Stored items:

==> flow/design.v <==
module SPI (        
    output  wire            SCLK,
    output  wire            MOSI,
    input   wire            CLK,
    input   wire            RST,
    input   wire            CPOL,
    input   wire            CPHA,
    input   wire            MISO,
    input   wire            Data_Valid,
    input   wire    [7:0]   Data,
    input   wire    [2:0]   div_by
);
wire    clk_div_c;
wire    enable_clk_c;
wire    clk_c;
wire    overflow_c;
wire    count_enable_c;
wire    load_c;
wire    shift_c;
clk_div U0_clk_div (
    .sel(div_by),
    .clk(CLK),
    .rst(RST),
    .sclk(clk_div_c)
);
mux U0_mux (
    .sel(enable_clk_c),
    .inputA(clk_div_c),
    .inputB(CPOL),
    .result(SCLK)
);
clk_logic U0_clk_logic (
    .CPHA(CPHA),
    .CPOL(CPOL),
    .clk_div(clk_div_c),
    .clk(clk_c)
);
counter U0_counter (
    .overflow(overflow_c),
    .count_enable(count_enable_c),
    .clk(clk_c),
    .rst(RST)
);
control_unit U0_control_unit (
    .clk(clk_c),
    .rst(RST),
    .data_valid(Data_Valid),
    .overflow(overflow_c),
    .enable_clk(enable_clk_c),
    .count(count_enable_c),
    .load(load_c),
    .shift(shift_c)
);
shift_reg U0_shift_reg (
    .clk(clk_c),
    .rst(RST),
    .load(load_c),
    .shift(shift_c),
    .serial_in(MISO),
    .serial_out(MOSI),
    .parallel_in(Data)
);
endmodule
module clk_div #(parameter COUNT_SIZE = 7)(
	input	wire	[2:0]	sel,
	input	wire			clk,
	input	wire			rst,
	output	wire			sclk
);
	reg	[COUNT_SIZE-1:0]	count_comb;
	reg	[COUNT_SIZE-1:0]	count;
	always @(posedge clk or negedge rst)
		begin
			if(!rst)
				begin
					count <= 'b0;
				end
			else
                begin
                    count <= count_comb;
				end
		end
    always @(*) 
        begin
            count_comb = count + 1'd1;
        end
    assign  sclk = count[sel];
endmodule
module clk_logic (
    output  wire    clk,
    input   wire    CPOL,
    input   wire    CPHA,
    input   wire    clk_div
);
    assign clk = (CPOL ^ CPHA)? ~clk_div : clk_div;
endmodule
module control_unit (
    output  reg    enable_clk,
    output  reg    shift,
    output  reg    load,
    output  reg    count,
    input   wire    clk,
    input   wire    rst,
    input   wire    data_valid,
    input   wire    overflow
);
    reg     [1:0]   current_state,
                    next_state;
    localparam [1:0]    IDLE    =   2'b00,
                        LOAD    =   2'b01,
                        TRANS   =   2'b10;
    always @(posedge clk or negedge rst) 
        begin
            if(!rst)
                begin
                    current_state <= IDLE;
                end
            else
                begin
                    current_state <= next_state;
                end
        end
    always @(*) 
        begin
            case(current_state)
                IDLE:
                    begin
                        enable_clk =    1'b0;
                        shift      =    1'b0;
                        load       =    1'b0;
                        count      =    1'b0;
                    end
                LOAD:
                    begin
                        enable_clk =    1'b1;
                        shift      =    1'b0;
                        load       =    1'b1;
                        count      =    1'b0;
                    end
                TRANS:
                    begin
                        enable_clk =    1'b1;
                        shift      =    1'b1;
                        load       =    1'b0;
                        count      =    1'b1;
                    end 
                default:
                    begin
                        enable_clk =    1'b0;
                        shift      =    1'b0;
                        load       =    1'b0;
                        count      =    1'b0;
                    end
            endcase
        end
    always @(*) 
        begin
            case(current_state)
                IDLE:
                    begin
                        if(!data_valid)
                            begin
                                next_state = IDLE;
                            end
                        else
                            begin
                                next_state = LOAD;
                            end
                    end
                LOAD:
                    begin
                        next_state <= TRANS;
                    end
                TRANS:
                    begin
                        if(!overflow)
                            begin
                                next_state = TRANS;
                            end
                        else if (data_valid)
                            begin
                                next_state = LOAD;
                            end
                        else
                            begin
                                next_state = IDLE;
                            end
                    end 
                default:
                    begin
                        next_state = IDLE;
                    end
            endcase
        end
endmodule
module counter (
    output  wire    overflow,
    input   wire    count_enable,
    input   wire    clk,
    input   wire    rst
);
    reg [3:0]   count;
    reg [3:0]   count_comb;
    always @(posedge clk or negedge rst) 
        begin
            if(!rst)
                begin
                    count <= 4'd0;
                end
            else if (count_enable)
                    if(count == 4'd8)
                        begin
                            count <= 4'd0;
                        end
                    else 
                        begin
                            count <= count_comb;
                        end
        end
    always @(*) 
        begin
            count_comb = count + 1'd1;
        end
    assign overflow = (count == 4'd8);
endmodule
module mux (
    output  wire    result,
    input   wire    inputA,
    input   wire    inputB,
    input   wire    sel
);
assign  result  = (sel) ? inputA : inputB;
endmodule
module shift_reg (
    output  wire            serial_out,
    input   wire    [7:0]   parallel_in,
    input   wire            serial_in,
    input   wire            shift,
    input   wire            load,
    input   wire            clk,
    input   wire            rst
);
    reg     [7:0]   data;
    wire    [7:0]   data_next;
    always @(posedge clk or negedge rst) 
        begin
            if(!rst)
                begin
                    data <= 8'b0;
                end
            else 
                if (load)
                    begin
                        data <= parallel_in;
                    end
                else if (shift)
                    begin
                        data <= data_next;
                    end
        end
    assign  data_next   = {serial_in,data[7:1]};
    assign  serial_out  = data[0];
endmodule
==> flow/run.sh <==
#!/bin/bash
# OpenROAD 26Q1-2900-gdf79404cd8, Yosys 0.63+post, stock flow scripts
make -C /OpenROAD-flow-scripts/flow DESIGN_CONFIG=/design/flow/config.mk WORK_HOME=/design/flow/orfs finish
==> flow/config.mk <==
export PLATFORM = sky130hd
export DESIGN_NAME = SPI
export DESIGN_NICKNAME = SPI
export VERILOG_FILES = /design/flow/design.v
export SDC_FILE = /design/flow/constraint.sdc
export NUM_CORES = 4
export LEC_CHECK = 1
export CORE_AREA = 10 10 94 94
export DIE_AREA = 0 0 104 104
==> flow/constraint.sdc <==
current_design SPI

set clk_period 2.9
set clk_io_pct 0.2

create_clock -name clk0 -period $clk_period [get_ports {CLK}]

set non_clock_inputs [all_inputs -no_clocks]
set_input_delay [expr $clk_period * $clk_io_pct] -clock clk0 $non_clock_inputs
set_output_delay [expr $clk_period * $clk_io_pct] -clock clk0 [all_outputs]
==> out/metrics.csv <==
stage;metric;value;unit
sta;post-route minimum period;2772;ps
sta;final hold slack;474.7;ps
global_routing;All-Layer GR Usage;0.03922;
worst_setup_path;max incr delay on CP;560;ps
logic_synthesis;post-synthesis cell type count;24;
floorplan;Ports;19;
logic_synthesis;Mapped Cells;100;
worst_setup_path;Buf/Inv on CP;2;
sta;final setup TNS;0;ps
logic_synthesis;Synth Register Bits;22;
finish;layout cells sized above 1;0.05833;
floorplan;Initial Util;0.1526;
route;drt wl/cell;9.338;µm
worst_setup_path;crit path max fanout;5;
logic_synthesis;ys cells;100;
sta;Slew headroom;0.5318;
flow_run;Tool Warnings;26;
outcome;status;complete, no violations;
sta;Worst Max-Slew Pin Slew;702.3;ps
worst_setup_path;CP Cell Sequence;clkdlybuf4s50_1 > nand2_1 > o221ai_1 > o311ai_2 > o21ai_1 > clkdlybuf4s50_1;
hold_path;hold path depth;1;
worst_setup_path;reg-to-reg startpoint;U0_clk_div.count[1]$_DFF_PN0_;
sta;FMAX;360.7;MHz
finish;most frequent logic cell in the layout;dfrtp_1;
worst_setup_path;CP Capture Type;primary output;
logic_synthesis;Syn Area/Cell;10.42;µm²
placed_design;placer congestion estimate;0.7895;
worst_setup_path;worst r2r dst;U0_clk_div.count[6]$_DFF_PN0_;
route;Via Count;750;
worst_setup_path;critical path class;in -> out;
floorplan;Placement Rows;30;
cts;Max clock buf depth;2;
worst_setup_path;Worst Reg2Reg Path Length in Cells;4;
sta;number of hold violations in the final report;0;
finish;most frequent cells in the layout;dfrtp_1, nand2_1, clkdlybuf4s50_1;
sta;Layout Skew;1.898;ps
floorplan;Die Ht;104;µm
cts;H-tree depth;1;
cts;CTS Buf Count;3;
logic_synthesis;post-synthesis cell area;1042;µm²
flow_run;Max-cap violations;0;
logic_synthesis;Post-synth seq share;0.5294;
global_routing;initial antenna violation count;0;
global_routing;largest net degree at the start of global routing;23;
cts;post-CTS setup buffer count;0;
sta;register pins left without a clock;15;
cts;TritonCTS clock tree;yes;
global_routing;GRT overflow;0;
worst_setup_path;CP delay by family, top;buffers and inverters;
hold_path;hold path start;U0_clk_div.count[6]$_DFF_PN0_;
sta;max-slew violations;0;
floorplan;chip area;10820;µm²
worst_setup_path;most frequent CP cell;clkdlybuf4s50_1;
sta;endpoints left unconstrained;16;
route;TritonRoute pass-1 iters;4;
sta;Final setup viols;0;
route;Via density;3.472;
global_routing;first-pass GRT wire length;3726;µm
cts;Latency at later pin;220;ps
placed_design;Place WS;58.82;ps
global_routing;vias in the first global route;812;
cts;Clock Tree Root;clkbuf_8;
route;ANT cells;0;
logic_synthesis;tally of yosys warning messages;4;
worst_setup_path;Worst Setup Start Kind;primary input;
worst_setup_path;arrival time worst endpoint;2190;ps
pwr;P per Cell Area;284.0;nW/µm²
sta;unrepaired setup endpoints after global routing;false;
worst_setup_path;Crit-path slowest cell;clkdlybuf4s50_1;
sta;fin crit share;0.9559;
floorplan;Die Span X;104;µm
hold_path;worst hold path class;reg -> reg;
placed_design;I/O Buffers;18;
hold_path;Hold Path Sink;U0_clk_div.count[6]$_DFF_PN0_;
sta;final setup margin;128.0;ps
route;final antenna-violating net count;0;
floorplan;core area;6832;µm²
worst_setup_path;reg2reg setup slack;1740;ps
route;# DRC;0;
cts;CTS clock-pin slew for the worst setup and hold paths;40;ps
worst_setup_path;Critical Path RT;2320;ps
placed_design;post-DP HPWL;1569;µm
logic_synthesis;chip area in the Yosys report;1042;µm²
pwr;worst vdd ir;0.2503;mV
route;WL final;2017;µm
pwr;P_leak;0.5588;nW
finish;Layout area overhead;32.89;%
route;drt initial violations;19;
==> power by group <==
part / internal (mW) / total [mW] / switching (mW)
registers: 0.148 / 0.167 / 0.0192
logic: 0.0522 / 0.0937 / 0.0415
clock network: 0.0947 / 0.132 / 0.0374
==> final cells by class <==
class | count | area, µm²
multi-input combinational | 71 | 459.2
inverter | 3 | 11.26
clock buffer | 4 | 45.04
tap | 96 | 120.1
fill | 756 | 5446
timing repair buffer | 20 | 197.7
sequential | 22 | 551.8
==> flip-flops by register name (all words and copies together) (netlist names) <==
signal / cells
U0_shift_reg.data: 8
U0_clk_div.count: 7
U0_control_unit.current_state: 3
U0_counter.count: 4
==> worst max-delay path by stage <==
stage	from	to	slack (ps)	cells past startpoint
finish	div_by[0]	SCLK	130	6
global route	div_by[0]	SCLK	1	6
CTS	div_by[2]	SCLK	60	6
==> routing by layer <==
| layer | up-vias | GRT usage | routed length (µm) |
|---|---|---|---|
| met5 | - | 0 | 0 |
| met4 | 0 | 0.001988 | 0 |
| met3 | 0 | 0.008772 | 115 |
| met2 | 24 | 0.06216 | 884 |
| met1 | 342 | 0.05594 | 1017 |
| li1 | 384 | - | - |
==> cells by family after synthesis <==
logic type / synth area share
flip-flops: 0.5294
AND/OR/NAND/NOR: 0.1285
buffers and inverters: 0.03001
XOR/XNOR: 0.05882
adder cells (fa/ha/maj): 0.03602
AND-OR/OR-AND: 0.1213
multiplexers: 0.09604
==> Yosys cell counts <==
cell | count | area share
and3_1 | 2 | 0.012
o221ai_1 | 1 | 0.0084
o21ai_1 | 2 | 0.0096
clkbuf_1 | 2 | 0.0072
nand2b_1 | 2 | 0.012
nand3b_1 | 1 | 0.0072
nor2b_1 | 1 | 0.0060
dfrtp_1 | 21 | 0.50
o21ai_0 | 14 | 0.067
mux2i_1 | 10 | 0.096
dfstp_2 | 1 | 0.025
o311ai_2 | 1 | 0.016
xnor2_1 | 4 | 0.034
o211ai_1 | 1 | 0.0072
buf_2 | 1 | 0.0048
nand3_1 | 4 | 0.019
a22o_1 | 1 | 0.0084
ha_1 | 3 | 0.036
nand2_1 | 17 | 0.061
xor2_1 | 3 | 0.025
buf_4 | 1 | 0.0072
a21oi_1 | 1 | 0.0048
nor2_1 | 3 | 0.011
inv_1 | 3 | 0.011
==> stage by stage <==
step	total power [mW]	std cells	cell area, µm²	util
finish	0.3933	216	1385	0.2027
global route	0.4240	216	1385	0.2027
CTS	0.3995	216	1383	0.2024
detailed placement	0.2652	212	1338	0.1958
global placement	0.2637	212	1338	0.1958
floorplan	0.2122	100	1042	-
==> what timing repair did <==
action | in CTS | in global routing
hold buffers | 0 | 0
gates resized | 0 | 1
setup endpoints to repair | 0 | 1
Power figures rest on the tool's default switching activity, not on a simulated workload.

...

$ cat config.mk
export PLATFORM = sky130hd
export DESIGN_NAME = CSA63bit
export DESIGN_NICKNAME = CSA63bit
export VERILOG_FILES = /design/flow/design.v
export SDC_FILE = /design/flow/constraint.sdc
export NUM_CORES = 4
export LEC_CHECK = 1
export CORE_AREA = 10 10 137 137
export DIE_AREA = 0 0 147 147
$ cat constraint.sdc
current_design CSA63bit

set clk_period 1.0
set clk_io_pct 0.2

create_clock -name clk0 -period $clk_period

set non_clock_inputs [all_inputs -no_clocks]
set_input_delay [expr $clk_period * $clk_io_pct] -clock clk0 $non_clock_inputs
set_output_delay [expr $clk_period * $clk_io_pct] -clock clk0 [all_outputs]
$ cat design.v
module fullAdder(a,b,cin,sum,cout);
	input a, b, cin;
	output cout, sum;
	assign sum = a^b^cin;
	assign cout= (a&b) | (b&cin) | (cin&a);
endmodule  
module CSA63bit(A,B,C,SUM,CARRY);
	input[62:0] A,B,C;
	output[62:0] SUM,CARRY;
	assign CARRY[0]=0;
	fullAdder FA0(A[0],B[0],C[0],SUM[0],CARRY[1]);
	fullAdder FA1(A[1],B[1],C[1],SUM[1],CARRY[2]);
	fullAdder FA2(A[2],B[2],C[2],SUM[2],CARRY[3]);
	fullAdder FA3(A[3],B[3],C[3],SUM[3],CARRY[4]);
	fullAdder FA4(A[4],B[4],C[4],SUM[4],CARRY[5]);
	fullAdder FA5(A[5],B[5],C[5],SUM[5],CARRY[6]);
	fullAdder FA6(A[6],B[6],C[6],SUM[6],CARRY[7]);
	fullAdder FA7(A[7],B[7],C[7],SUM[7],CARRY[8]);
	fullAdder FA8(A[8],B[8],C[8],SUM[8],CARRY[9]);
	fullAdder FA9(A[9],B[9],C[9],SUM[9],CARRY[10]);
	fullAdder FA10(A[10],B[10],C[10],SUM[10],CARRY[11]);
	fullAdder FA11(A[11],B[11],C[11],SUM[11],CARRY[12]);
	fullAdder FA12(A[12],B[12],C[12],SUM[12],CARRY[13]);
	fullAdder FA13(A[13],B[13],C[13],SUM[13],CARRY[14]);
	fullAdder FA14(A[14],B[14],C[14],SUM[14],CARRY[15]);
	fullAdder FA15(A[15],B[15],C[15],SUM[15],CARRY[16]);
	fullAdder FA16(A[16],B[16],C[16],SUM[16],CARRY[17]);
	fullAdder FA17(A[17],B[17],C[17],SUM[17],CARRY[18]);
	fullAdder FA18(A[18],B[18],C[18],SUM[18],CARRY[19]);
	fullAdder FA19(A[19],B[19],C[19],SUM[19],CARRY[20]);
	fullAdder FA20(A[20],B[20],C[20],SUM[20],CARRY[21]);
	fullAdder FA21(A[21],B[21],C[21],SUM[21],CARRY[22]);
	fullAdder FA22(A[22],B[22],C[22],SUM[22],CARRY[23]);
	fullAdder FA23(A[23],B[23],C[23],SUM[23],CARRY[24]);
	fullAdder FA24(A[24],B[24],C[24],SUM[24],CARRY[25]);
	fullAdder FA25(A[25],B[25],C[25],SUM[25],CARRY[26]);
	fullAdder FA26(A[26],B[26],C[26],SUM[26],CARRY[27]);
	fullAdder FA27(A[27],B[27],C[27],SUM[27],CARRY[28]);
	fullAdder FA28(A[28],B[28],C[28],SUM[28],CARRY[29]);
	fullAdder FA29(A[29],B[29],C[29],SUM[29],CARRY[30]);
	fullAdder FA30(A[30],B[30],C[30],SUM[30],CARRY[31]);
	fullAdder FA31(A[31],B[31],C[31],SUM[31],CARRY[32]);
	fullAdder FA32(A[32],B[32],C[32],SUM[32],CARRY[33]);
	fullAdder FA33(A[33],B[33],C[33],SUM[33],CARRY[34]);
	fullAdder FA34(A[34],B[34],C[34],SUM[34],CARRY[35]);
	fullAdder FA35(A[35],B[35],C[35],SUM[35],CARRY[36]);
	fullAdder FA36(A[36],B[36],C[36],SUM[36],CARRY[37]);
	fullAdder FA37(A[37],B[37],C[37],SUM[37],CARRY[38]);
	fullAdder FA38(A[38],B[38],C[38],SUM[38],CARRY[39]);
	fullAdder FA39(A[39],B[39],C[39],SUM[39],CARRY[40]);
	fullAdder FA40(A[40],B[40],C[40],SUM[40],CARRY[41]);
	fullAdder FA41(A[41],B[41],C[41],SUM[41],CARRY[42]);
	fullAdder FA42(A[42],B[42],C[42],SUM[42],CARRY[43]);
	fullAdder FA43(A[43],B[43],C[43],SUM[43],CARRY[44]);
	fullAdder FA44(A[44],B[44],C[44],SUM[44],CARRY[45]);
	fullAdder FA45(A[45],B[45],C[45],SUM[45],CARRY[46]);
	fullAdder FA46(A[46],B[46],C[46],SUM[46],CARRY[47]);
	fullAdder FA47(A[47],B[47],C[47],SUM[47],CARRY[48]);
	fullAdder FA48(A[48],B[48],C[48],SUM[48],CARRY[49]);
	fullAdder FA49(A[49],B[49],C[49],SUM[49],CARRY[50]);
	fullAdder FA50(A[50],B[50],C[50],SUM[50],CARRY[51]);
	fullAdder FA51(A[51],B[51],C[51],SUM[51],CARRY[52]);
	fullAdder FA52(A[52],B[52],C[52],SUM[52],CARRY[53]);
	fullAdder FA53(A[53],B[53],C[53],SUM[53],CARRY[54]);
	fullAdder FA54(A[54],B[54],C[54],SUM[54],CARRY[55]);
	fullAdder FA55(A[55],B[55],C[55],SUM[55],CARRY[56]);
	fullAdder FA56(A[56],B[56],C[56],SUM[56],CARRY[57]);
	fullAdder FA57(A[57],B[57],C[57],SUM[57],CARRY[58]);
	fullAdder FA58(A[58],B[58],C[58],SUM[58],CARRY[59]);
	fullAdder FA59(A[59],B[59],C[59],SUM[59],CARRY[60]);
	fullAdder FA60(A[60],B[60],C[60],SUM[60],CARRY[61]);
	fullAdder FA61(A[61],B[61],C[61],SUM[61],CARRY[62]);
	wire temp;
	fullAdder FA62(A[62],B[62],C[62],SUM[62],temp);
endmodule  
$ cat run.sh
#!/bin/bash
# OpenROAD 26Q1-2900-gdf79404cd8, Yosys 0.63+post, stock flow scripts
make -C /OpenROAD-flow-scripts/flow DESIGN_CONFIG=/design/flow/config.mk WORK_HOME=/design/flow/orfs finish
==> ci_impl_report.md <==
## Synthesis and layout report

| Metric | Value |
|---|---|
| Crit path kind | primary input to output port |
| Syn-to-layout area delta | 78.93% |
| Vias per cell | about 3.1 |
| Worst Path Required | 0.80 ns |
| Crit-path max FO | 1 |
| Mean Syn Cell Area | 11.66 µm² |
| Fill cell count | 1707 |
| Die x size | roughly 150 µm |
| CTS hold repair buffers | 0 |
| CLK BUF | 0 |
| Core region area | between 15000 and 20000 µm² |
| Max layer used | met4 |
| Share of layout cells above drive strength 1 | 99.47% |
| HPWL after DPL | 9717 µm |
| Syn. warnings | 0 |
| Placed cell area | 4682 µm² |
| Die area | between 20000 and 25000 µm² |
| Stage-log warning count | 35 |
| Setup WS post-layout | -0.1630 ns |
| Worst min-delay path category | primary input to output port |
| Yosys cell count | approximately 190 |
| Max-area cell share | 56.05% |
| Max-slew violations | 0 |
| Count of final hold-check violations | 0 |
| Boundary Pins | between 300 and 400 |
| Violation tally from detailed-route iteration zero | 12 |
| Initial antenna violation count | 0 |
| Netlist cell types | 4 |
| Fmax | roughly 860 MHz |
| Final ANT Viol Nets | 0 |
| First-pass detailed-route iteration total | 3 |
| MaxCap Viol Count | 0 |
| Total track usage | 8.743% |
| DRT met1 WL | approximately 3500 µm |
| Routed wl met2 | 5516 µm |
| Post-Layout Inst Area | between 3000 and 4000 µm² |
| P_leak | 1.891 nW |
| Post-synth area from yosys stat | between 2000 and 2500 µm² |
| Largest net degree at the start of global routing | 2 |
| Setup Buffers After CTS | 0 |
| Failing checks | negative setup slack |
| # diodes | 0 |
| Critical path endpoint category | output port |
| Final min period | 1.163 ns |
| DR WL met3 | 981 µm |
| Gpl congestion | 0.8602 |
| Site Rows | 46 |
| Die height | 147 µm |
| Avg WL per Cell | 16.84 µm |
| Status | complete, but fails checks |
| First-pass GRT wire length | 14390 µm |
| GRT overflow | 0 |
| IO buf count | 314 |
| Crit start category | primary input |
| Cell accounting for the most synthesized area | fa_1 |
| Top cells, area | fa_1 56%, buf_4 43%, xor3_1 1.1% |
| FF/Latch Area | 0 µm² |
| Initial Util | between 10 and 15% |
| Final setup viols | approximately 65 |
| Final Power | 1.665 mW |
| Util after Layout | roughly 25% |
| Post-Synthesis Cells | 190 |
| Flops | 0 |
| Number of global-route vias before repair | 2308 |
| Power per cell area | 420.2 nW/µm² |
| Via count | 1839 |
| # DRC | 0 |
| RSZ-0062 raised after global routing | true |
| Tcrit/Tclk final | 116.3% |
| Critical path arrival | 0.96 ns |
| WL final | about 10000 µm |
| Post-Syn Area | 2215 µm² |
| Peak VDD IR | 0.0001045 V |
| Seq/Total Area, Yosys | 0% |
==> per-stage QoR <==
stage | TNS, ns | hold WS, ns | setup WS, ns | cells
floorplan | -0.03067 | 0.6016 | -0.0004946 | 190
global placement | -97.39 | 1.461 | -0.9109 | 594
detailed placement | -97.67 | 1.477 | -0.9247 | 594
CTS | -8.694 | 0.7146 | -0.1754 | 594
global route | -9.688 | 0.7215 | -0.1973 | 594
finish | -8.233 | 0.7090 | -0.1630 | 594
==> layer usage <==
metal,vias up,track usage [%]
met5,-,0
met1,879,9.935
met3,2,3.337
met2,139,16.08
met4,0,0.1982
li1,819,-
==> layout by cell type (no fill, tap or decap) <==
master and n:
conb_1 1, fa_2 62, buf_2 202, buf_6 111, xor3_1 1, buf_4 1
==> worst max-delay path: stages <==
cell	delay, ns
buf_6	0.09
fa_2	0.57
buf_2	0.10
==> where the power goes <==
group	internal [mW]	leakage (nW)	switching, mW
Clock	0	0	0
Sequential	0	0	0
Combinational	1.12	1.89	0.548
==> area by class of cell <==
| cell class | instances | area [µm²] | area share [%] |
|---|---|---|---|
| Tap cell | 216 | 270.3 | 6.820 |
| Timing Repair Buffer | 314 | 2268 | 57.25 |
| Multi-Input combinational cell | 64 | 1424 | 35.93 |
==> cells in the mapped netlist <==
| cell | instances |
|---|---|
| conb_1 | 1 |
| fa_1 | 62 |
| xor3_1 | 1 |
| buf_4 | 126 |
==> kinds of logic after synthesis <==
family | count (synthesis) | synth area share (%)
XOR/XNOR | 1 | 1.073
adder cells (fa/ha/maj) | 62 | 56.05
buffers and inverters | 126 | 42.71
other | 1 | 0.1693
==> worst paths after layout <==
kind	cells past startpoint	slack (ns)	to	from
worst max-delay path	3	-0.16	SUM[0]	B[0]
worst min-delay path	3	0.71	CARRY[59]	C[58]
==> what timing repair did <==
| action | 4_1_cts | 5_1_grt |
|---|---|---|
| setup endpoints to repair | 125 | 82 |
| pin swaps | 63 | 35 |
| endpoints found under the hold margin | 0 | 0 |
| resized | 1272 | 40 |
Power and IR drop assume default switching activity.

* **Assignment**: The answer consists of every line above in which the word "frequent" occurs.

* **Response to this exercise**:
finish;most frequent logic cell in the layout;dfrtp_1;
finish;most frequent cells in the layout;dfrtp_1, nand2_1, clkdlybuf4s50_1;
worst_setup_path;most frequent CP cell;clkdlybuf4s50_1;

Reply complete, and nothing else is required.